> **Work order**: Nothing but the lines from the one containing "sky130_fd_sc_hd__nor3_1 | 2 | 2" through the end of the entries should be set down, each exactly as written.

======== Working data ========

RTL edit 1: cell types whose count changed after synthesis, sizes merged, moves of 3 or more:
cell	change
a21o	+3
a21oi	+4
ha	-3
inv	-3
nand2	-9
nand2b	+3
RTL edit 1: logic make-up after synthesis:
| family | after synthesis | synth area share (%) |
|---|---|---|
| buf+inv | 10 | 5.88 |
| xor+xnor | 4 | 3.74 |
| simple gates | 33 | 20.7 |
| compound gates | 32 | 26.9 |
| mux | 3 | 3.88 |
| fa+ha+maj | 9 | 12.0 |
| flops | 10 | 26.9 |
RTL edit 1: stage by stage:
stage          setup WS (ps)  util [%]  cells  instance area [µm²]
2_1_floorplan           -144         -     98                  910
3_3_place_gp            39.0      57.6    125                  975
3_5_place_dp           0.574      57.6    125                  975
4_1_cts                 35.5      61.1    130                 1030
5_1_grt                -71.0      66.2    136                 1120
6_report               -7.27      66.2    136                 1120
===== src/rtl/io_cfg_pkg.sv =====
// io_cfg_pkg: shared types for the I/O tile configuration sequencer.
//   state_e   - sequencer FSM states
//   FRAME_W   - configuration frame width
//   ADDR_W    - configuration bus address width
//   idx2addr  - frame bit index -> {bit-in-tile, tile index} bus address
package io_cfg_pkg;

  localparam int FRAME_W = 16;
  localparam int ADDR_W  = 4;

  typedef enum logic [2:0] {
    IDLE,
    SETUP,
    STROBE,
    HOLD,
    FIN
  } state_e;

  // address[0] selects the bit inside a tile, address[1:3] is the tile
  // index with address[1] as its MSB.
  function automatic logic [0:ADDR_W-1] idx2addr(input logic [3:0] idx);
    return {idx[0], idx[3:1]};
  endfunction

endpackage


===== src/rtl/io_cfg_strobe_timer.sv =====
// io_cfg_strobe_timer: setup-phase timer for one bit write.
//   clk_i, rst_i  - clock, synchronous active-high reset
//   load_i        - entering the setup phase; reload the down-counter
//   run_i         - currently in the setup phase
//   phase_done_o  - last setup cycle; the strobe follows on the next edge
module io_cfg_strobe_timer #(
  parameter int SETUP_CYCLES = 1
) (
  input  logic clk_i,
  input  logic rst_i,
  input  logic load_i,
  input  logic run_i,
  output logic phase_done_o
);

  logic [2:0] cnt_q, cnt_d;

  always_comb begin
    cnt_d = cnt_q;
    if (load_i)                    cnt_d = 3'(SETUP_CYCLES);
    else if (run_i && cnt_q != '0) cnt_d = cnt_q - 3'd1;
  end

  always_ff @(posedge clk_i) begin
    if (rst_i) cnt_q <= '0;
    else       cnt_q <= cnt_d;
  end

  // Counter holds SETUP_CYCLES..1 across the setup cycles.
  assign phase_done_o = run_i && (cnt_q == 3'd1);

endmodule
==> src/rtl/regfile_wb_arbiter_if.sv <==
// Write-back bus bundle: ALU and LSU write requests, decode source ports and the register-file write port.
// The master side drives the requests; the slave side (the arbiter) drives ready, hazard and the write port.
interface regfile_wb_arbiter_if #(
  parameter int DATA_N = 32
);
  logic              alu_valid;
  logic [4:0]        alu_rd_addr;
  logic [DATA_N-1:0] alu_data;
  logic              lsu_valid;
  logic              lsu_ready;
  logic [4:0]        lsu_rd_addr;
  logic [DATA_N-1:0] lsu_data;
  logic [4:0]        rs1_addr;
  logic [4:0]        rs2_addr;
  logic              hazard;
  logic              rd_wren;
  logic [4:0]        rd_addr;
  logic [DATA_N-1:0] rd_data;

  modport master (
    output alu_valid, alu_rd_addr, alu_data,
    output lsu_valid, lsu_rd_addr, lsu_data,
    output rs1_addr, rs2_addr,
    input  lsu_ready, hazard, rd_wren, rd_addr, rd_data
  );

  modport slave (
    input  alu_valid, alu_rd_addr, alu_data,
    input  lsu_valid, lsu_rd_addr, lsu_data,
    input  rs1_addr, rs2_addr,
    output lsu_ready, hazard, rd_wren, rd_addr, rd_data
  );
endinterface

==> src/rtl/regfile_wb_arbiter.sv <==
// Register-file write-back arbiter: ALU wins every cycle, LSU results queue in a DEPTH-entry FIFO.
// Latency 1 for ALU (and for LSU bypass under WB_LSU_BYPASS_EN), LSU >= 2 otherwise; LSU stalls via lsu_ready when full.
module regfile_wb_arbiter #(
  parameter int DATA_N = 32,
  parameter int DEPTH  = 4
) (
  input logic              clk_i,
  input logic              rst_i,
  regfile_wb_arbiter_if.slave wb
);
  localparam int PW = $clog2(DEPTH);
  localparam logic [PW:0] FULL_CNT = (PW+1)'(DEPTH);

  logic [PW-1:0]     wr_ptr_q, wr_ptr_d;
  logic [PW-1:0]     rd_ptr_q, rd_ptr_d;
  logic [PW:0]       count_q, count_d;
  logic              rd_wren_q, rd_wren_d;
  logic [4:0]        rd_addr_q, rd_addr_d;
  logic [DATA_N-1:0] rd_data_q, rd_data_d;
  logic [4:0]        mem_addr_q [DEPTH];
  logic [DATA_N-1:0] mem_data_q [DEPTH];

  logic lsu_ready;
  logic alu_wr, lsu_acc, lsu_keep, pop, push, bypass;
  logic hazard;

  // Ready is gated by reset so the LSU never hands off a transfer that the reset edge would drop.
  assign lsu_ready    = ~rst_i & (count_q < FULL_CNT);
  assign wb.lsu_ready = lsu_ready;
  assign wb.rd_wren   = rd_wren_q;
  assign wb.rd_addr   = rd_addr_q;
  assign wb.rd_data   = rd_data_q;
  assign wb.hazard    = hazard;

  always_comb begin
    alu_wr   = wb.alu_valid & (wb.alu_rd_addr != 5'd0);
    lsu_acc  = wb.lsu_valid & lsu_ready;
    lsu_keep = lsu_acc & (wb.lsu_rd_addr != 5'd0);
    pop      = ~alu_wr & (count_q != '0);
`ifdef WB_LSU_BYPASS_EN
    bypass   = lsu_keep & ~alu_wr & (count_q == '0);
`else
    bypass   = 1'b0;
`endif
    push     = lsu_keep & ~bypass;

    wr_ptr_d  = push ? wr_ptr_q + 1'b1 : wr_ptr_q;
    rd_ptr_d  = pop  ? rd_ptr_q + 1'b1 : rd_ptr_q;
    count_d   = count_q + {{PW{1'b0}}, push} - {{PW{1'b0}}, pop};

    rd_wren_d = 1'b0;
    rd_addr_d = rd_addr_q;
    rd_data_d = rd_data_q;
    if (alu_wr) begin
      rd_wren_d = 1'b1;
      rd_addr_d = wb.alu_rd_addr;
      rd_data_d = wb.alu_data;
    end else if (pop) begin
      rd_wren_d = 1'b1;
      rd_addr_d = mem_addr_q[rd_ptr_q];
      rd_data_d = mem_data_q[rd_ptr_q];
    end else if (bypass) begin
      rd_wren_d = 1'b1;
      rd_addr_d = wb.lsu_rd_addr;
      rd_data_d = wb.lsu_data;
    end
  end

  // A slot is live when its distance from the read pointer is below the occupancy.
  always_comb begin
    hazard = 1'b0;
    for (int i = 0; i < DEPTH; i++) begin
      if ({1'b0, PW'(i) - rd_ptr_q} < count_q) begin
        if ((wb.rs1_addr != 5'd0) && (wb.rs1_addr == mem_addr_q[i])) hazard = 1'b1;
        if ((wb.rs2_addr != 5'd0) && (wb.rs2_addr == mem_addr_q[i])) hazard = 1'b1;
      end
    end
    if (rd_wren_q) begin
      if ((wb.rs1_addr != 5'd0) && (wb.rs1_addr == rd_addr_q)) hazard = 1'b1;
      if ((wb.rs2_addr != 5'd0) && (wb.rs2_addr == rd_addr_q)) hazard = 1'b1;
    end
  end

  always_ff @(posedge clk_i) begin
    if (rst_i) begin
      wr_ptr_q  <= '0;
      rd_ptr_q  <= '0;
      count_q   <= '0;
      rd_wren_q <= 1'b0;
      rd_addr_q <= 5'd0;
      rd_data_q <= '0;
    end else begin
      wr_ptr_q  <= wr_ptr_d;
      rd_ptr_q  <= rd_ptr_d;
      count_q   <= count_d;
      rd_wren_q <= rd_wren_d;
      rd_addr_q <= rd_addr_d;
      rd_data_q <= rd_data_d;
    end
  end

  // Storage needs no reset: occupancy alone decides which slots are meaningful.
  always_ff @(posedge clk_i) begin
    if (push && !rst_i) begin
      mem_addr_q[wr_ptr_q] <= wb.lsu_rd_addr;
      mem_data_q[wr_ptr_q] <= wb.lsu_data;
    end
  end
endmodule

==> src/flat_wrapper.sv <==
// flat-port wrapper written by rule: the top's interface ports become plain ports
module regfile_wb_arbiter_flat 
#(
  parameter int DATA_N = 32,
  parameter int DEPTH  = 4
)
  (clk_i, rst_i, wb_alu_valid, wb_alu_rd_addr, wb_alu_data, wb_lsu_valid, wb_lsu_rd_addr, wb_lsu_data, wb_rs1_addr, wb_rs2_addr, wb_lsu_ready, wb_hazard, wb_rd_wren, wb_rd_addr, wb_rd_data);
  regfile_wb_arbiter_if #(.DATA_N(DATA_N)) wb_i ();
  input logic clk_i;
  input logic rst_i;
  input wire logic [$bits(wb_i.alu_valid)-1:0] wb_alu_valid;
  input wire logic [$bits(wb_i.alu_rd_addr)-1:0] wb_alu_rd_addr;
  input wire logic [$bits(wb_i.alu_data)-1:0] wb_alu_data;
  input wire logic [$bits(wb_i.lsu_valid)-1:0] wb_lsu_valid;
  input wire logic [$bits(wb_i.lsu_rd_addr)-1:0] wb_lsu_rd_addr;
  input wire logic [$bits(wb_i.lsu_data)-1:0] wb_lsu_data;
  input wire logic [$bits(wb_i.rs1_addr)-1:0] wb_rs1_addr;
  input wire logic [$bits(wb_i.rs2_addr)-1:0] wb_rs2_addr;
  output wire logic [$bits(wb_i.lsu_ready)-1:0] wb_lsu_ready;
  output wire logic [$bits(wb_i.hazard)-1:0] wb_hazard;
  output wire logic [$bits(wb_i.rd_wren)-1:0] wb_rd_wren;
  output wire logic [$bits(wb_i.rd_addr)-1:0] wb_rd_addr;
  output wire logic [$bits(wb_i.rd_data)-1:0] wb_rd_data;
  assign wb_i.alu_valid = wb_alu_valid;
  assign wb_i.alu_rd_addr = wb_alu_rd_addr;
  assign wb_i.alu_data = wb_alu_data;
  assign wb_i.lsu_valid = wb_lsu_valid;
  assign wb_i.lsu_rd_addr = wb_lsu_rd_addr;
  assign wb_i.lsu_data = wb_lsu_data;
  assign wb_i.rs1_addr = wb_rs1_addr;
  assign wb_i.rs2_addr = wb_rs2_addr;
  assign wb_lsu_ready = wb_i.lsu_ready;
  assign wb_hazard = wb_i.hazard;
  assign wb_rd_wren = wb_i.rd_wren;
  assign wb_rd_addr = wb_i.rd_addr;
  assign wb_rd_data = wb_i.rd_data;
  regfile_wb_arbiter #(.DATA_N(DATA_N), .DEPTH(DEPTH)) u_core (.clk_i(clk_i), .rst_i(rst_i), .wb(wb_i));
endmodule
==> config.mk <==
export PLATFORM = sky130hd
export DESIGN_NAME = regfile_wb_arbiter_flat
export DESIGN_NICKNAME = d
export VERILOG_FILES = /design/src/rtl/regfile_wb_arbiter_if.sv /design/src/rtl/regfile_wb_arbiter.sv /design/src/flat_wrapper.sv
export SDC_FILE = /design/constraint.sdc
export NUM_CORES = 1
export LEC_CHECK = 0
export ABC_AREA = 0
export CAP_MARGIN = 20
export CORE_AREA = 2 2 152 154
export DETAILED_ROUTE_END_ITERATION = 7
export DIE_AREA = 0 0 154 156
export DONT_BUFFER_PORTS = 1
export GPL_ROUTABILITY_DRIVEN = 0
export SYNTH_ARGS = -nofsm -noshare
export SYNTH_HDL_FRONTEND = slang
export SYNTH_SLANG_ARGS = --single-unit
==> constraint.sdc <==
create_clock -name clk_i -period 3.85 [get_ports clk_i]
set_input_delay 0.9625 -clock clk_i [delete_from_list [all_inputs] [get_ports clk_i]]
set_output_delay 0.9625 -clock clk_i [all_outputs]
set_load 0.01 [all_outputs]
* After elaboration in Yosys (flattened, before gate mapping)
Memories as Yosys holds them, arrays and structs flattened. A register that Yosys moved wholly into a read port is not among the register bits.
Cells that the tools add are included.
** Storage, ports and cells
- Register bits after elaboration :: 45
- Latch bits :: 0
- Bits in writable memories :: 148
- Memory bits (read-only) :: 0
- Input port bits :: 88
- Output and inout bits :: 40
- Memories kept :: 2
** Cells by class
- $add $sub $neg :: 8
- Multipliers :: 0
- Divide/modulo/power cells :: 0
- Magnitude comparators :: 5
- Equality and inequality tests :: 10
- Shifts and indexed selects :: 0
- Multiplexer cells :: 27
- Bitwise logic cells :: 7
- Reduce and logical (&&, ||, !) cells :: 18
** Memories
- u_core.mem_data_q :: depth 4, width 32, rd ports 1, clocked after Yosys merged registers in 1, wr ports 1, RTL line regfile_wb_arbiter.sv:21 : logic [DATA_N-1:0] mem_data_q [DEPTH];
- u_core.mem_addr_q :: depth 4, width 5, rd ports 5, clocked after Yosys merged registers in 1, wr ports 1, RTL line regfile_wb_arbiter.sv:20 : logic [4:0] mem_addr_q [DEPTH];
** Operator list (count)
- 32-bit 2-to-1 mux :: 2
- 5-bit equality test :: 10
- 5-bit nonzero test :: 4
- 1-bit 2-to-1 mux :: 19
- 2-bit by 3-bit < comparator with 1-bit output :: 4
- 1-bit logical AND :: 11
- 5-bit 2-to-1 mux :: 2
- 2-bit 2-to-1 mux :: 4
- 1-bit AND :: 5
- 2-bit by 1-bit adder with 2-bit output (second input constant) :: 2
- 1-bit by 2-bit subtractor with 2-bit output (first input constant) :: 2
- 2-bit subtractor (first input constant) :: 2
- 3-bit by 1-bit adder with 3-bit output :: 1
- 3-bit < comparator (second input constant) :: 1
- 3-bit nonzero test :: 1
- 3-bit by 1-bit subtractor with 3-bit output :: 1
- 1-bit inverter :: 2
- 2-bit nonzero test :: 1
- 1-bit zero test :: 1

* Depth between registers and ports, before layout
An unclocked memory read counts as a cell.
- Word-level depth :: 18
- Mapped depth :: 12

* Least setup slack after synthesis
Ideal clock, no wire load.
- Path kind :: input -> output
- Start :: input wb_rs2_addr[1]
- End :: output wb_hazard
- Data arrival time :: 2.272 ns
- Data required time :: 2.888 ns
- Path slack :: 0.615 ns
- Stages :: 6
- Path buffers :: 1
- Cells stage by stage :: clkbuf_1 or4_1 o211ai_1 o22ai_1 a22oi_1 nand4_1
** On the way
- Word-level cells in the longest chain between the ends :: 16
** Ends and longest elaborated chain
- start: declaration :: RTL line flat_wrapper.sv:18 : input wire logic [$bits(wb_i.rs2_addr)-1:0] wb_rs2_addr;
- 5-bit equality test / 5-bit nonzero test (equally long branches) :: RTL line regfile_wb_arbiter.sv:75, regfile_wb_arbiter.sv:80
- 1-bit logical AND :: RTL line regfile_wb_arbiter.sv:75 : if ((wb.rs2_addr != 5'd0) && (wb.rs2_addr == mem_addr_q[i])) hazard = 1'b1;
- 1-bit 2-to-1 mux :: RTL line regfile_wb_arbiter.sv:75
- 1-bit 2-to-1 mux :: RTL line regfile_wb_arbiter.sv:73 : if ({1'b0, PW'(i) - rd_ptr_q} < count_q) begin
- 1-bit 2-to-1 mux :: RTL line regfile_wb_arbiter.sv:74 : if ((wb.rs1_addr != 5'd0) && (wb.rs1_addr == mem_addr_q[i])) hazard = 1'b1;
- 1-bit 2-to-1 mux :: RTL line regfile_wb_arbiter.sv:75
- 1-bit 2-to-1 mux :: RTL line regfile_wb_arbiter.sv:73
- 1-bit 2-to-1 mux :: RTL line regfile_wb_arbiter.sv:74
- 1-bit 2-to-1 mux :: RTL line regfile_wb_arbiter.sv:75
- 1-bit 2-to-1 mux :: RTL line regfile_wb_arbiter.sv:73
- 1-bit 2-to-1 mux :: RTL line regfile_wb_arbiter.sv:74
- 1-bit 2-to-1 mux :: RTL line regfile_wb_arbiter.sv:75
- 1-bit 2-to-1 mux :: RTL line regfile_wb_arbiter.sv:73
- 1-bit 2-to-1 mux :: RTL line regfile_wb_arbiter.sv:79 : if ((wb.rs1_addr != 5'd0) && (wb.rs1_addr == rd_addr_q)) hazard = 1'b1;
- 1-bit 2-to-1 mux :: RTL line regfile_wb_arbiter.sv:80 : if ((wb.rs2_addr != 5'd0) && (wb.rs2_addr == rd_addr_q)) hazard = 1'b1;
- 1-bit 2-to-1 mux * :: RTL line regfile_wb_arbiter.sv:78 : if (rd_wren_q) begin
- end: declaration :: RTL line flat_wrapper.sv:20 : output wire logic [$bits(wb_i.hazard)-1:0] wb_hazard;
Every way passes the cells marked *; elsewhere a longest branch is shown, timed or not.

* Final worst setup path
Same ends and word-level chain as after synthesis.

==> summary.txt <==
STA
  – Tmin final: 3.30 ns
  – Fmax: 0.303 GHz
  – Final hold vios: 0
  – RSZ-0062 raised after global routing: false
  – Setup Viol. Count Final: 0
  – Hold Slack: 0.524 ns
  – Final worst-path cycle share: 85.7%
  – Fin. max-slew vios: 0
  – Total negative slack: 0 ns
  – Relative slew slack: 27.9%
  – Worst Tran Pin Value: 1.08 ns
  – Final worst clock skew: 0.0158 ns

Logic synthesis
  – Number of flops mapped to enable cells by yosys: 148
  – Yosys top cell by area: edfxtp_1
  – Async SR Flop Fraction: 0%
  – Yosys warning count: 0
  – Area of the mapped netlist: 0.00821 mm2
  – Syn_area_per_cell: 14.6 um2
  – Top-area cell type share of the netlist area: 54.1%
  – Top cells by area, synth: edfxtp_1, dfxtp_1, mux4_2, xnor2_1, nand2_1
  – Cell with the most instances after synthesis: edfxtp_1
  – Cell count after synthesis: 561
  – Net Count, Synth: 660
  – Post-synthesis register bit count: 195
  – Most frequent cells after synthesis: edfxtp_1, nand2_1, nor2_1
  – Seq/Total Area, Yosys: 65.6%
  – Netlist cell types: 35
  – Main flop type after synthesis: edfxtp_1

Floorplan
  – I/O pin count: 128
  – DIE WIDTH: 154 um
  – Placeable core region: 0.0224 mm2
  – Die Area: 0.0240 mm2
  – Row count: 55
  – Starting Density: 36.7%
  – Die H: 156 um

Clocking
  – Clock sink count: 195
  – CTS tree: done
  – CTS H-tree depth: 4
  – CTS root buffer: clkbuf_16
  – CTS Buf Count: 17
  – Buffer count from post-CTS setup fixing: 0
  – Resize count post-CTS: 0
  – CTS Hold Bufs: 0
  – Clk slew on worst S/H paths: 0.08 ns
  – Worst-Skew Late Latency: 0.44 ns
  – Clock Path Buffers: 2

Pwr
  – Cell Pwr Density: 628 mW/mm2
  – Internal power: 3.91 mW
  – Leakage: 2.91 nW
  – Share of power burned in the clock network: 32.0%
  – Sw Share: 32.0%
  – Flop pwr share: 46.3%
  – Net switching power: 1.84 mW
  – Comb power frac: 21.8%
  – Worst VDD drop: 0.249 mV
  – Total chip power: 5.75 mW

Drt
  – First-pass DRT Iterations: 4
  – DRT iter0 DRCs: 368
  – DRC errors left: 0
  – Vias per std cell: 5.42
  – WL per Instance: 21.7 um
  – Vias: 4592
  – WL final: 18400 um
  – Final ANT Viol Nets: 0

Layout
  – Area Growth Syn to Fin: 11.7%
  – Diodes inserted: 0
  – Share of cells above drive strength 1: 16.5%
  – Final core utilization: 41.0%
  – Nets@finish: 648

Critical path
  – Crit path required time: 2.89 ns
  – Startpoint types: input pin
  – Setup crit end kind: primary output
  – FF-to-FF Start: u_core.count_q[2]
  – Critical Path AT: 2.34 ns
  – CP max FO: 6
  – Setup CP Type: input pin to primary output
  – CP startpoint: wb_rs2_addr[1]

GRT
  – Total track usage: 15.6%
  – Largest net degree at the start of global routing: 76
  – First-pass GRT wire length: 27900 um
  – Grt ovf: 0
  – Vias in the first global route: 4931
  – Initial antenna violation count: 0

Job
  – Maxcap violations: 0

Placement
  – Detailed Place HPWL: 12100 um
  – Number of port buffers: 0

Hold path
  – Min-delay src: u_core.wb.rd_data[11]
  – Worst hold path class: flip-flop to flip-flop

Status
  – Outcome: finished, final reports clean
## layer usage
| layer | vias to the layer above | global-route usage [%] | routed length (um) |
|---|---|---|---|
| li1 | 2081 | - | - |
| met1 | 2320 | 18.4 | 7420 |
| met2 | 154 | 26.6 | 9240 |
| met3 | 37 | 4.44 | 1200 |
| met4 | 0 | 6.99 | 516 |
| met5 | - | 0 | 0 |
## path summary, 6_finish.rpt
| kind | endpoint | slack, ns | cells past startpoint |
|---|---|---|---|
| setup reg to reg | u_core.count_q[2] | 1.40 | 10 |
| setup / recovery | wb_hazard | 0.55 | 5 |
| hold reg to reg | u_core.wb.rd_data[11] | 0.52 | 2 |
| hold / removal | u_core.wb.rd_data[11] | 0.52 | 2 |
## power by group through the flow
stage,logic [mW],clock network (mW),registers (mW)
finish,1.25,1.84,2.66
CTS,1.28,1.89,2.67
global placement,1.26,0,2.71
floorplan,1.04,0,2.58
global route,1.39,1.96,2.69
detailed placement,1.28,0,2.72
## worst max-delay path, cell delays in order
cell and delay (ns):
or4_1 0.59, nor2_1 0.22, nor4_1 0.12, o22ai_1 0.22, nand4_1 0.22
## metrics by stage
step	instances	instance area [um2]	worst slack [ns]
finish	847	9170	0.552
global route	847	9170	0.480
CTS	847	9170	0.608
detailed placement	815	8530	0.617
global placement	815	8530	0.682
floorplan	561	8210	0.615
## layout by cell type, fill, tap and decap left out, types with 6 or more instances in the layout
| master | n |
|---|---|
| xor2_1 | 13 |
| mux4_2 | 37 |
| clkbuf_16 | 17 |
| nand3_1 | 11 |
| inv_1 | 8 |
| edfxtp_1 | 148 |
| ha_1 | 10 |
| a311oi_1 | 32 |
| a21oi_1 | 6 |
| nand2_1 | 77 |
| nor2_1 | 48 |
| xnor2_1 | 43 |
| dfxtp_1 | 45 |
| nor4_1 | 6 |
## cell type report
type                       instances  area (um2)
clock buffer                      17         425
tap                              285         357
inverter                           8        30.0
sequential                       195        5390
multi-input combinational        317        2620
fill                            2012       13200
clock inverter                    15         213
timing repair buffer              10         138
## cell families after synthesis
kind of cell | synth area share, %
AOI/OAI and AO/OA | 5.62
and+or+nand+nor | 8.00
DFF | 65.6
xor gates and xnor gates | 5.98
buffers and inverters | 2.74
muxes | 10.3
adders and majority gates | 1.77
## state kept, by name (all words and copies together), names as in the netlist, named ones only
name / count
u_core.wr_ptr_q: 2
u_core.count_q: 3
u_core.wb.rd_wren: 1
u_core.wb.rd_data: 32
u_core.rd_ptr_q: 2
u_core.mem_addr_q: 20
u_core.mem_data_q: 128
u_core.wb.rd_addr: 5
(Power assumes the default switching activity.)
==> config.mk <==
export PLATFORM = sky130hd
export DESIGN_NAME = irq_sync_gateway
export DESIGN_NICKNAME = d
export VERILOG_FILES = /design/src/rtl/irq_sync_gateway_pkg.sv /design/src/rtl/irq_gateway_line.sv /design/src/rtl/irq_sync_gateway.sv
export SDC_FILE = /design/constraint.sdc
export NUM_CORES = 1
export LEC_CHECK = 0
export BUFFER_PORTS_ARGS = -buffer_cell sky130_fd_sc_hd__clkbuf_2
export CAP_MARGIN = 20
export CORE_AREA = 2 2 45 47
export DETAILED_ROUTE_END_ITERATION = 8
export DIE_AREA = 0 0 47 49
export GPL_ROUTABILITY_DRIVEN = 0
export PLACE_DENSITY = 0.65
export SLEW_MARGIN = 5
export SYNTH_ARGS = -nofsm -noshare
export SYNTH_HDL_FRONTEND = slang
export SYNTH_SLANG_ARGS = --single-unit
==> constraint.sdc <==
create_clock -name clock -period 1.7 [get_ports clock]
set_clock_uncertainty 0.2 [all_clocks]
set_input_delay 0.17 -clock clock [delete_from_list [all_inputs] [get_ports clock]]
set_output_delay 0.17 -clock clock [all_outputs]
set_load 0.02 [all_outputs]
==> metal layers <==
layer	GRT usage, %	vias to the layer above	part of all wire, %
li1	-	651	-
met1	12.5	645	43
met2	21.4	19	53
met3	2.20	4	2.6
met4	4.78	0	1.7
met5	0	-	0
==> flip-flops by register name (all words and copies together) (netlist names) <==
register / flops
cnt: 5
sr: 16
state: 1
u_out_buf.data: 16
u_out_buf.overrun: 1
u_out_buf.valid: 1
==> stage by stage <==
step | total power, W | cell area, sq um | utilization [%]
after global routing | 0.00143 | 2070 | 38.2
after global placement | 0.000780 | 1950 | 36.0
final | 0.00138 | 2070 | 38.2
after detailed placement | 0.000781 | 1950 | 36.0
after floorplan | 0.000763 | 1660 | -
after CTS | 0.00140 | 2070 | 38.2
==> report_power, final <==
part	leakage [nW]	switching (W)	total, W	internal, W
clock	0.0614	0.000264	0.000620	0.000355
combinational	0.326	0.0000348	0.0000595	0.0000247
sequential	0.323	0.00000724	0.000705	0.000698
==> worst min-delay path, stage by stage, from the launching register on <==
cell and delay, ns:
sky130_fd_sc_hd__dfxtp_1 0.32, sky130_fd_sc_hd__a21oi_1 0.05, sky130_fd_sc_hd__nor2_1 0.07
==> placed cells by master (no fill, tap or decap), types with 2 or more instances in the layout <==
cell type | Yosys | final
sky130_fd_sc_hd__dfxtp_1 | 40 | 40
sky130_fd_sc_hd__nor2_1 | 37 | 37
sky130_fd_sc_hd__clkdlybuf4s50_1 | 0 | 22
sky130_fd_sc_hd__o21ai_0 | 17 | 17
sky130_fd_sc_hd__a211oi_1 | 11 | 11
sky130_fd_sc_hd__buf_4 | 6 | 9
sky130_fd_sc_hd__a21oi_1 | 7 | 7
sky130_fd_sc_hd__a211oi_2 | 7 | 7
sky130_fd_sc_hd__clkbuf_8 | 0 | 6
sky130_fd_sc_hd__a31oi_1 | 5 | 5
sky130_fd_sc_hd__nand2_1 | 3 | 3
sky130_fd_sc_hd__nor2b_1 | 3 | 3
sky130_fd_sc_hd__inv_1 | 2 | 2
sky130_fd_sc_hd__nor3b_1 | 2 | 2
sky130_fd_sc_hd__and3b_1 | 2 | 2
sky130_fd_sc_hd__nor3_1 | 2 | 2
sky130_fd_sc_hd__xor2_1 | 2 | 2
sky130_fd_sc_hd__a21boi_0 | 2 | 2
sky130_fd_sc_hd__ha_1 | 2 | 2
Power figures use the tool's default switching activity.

========

> **Exercise solution**:
sky130_fd_sc_hd__nor3_1 | 2 | 2
sky130_fd_sc_hd__xor2_1 | 2 | 2
sky130_fd_sc_hd__a21boi_0 | 2 | 2
sky130_fd_sc_hd__ha_1 | 2 | 2
Power figures use the tool's default switching activity.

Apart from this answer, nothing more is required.